[ACTIVITY]
Where a line below contains "synthesis", count it. Reply with the total only.
##### ENTRIES SUPPLIED #####
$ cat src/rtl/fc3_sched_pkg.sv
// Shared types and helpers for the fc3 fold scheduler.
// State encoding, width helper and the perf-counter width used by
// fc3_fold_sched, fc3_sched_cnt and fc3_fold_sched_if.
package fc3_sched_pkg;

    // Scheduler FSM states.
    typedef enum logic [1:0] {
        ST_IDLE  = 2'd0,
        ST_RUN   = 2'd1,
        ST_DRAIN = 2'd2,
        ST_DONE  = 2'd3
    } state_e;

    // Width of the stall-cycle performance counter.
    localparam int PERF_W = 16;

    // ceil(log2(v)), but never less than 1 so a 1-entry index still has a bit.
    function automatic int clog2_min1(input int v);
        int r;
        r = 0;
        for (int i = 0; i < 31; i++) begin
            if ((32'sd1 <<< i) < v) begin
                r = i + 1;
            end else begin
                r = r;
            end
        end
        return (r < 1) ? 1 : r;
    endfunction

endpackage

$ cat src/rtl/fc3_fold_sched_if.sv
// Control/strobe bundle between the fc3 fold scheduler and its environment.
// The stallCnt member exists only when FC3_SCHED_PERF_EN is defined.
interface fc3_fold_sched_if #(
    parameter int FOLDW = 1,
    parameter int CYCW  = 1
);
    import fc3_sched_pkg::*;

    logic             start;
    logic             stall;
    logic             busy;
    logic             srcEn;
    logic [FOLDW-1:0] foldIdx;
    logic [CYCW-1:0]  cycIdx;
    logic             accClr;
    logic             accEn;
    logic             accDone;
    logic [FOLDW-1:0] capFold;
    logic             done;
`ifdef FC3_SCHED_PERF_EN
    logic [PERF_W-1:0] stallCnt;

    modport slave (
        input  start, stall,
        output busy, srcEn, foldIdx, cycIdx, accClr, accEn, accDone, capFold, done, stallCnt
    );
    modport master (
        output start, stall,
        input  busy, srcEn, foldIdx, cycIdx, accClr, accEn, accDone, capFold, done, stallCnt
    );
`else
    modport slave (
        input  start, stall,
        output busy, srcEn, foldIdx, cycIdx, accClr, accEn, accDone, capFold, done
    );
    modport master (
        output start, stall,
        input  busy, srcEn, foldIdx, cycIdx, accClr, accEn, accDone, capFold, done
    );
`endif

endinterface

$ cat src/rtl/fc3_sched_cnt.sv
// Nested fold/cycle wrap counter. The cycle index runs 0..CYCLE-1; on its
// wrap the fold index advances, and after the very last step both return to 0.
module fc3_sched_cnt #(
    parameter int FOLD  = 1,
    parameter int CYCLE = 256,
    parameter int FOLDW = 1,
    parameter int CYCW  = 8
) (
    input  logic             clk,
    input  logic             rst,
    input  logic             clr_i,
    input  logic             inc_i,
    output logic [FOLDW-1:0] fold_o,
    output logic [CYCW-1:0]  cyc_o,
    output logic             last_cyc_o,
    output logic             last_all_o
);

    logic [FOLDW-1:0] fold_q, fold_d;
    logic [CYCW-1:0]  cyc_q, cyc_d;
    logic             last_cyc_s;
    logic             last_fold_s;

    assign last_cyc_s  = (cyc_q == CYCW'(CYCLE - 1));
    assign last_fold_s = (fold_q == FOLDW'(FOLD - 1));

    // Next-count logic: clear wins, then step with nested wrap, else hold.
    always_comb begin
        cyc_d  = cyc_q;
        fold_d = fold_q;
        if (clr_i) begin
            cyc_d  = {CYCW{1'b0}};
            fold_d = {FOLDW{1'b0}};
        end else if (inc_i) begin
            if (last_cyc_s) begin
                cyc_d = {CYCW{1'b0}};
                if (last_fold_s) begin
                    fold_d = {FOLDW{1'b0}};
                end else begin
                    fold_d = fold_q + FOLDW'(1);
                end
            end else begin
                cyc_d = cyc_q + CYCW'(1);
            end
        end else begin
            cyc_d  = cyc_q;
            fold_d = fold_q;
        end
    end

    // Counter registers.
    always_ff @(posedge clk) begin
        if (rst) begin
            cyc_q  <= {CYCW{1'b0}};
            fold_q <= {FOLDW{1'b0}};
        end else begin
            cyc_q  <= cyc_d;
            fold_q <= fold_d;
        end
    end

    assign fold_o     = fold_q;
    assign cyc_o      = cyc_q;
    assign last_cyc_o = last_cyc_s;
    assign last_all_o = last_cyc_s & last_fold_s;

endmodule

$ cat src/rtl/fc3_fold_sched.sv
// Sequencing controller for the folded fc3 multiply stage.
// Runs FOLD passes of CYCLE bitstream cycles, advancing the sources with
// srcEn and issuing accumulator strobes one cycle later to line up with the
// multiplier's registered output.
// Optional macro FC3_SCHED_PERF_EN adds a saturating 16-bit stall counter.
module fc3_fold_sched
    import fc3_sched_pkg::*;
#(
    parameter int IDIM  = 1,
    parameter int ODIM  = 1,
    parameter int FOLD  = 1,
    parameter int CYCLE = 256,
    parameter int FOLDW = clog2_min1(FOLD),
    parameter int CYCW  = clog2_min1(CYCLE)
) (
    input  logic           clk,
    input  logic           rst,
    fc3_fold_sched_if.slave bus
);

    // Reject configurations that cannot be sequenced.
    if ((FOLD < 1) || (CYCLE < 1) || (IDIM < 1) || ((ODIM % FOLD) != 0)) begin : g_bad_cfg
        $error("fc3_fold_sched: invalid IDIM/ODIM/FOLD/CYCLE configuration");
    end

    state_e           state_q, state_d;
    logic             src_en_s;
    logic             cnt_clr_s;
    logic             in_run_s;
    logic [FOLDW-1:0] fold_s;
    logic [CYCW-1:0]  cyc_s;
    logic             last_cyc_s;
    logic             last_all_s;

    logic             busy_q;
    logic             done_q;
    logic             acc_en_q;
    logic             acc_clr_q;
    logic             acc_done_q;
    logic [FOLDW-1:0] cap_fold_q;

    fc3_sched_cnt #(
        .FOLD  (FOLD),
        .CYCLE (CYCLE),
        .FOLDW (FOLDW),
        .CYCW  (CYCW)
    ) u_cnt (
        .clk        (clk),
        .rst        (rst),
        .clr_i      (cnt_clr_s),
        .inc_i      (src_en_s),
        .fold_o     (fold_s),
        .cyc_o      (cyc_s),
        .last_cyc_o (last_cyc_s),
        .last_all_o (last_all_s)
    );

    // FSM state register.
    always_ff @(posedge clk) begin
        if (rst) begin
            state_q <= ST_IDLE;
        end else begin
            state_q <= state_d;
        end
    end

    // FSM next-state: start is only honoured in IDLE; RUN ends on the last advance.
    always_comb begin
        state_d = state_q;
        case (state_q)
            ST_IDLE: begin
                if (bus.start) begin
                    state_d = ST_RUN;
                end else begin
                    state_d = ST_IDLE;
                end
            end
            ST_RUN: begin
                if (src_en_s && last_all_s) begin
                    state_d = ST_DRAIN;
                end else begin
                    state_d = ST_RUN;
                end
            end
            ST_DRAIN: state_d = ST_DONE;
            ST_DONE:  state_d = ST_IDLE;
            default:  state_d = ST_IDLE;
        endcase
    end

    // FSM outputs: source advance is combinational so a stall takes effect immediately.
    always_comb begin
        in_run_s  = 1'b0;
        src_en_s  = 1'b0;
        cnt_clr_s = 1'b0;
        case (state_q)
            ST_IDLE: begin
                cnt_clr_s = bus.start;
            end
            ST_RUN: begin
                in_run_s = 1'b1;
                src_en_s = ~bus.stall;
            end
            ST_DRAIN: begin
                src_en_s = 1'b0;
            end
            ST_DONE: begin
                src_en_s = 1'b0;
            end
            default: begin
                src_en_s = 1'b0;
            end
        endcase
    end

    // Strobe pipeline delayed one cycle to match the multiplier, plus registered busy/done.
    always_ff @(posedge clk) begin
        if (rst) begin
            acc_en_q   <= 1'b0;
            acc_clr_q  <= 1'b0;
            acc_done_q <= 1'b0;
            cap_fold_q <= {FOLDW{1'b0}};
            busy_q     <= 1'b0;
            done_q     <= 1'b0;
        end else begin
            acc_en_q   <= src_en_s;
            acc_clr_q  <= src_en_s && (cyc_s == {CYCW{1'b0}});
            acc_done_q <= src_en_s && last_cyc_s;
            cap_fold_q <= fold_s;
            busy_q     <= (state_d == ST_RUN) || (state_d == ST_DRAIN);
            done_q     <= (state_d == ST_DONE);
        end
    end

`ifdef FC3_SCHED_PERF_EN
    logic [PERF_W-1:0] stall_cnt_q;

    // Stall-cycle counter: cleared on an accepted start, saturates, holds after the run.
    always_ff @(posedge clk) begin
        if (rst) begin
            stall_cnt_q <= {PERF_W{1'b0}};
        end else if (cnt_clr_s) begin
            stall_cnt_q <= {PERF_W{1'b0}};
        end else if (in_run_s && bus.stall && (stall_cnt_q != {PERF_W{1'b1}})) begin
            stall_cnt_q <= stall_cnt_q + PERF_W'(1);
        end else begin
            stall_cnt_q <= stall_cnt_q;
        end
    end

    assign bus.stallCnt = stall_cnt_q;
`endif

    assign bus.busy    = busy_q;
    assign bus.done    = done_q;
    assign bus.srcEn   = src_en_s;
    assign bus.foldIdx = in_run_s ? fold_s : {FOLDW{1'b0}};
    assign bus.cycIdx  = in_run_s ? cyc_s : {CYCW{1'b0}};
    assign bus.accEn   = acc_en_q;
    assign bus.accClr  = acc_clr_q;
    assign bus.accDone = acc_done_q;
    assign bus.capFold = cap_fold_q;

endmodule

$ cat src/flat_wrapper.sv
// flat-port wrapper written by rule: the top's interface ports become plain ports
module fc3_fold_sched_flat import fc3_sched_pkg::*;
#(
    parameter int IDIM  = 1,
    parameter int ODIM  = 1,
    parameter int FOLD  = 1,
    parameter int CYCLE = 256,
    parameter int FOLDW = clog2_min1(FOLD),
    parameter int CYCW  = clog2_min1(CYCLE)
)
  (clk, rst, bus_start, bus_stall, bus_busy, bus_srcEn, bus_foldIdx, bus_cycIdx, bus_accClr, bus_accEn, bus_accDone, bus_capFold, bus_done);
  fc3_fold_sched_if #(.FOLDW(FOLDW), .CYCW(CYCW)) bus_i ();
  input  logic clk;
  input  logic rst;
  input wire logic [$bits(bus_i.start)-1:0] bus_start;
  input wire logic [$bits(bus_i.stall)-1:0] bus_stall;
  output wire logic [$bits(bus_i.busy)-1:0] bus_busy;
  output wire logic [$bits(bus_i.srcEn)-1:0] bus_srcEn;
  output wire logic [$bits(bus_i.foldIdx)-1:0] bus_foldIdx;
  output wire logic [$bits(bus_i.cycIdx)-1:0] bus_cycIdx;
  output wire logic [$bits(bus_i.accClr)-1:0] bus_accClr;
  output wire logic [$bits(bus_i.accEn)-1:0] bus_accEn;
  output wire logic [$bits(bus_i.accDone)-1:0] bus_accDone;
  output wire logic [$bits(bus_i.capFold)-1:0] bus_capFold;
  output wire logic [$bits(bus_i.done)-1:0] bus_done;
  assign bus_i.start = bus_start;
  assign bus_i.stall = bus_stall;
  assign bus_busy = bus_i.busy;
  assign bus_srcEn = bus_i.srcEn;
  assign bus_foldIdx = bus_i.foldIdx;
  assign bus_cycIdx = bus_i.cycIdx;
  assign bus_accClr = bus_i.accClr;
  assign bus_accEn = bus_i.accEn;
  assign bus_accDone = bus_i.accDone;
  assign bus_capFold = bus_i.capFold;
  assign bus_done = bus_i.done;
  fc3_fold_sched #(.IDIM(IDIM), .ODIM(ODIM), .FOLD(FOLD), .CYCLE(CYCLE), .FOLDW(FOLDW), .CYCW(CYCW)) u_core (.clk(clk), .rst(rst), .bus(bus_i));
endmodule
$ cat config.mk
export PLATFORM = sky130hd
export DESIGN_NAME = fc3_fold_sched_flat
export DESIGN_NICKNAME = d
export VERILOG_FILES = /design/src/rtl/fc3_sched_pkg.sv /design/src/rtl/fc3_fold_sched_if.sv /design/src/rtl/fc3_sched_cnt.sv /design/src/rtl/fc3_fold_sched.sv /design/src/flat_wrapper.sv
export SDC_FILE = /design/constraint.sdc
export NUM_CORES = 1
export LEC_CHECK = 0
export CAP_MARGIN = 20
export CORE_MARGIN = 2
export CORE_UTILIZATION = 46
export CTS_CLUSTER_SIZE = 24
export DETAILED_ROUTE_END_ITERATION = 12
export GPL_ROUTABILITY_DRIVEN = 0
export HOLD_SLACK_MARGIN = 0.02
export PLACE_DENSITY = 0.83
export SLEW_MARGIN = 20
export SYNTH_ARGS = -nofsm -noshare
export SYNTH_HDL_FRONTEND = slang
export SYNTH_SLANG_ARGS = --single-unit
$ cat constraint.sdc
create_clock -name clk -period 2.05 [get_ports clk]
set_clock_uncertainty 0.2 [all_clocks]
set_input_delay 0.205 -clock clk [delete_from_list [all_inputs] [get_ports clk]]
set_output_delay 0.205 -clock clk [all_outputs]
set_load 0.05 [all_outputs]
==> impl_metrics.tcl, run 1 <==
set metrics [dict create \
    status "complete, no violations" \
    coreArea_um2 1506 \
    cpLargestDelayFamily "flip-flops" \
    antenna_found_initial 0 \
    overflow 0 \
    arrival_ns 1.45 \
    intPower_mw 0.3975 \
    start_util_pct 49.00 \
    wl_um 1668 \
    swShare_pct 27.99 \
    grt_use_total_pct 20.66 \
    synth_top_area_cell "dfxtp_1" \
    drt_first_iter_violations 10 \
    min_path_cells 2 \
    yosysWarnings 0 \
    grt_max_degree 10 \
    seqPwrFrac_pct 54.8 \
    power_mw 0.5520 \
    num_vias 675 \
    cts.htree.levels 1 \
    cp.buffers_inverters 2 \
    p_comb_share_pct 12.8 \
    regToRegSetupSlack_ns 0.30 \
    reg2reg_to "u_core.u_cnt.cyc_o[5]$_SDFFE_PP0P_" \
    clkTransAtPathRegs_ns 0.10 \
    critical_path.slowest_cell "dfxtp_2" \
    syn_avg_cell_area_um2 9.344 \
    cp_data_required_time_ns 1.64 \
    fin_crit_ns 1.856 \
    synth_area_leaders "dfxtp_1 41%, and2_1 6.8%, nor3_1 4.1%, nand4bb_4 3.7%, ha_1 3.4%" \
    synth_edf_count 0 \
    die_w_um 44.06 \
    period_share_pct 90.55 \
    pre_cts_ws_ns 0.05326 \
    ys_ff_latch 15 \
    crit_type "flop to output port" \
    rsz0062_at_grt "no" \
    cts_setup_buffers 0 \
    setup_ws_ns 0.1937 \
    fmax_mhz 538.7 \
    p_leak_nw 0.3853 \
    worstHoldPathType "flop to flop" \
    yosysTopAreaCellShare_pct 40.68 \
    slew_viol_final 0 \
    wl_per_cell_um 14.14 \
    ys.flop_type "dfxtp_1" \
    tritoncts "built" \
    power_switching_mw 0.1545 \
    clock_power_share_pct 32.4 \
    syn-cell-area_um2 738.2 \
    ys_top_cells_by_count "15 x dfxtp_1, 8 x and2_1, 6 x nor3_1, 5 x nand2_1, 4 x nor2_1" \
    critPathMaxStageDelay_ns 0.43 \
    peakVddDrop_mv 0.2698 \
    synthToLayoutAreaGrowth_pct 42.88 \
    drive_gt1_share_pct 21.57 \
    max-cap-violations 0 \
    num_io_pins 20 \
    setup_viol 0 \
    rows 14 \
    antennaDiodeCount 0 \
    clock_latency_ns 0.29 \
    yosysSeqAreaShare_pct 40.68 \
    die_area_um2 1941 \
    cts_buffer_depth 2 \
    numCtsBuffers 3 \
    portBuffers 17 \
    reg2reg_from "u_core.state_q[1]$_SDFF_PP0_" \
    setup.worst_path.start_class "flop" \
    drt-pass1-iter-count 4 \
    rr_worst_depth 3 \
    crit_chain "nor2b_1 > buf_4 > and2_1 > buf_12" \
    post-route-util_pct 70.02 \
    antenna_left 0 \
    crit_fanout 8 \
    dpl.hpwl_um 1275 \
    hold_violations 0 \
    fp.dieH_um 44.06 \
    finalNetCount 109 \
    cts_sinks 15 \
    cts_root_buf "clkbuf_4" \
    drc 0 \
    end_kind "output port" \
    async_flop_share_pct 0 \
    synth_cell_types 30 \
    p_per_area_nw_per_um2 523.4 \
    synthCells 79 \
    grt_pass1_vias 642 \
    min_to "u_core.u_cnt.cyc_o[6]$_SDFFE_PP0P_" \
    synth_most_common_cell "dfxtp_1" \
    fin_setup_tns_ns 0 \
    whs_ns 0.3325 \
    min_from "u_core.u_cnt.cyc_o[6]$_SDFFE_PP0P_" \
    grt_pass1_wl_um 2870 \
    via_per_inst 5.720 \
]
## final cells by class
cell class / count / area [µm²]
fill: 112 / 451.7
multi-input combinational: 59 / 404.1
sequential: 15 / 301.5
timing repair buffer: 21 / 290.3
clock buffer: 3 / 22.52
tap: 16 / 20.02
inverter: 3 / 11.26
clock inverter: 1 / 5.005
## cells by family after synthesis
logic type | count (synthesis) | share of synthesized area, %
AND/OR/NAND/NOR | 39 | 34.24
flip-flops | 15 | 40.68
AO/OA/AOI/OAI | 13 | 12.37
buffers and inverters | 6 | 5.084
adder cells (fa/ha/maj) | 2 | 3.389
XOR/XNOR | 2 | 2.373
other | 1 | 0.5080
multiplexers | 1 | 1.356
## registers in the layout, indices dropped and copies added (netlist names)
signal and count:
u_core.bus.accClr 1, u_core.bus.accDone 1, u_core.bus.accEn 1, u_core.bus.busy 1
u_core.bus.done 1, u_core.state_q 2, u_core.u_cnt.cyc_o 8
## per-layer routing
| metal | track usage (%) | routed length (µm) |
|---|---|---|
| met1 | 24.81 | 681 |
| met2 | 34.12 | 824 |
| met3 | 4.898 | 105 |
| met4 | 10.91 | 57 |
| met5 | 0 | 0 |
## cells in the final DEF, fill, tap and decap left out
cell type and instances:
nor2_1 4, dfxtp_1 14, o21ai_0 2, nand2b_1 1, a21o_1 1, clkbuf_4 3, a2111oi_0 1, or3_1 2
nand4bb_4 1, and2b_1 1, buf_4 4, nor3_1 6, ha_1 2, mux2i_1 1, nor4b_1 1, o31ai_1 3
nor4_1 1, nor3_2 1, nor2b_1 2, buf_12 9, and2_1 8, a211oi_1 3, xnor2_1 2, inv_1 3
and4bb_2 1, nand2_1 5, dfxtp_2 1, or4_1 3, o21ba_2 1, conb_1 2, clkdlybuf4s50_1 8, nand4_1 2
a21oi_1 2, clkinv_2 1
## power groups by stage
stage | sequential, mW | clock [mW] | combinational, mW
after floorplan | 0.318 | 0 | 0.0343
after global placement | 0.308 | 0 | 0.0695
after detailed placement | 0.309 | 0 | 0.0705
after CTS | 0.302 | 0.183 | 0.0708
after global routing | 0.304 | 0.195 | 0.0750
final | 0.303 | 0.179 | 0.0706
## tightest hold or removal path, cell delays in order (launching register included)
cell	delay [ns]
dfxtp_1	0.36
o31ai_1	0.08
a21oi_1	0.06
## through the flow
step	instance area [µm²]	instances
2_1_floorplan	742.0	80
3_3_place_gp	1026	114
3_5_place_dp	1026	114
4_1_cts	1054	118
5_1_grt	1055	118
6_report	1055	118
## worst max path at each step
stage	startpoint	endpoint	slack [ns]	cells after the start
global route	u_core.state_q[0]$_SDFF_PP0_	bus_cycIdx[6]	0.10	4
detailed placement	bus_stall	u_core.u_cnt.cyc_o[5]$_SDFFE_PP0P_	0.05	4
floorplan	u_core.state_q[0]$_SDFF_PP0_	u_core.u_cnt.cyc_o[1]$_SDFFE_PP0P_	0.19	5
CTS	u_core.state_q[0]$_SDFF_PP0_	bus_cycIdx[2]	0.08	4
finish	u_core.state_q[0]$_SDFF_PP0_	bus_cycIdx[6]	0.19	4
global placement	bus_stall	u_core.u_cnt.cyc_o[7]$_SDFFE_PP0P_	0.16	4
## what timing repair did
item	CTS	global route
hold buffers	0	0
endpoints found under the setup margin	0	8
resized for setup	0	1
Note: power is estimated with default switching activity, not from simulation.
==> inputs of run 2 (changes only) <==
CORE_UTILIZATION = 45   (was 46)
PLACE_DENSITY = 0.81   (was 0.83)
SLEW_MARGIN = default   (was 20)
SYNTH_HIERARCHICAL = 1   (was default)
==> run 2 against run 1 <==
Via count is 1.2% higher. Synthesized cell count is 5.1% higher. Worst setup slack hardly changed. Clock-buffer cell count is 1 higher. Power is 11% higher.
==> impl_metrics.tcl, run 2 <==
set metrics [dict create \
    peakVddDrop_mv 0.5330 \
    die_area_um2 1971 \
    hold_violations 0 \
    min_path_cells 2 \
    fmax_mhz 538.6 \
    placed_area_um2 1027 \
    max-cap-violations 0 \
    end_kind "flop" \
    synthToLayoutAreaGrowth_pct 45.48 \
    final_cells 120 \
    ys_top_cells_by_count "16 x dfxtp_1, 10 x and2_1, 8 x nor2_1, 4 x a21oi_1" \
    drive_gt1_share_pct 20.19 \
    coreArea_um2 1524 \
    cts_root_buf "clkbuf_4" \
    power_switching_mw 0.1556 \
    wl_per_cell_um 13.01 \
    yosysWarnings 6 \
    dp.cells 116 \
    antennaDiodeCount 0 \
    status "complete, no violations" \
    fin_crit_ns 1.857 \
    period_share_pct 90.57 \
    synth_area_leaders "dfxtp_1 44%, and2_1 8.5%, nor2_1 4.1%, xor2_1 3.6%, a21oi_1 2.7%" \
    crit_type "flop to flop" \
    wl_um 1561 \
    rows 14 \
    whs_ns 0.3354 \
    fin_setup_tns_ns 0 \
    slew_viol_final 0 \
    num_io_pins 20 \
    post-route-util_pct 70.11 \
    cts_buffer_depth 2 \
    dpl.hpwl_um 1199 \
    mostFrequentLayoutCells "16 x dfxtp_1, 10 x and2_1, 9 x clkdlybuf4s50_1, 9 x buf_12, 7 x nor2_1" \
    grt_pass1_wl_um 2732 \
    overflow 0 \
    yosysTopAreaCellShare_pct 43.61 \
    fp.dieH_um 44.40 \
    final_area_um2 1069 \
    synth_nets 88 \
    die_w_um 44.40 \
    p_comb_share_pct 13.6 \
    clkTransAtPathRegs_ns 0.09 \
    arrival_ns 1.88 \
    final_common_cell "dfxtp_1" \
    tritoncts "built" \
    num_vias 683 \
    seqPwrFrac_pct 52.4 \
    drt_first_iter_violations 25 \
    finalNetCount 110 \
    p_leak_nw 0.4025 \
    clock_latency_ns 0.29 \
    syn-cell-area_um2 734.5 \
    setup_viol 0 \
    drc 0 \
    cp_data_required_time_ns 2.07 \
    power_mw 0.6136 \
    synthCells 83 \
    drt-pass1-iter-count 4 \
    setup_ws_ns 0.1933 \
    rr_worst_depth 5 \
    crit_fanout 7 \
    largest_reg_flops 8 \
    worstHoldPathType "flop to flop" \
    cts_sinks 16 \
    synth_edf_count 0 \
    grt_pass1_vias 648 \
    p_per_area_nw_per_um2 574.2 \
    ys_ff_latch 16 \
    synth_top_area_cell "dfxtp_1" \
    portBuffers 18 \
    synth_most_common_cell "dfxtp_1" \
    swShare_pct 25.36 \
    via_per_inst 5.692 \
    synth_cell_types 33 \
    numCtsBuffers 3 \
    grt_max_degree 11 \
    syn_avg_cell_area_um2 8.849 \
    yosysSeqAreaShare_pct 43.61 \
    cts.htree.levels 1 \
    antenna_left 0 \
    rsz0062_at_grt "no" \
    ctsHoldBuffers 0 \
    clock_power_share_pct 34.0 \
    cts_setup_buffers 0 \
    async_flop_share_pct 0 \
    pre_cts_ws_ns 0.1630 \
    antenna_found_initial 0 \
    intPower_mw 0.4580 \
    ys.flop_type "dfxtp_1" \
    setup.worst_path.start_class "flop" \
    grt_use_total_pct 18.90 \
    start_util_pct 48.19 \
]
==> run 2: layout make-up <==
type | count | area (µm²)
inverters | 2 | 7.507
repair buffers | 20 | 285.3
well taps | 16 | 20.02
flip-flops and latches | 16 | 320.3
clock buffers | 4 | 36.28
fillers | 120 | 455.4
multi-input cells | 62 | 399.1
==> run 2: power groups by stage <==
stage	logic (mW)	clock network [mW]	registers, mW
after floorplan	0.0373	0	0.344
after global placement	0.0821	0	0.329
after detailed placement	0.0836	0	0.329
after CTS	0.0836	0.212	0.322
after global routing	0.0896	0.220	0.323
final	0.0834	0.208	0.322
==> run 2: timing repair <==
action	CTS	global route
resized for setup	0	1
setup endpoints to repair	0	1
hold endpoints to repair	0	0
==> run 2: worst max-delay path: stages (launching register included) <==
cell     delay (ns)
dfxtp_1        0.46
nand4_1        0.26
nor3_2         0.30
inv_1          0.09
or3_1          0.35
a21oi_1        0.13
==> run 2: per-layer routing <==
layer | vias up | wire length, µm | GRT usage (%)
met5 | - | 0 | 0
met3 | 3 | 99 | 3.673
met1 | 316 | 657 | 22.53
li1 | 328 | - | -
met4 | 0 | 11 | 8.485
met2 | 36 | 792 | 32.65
#####
[EXERCISE RESPONSE]
2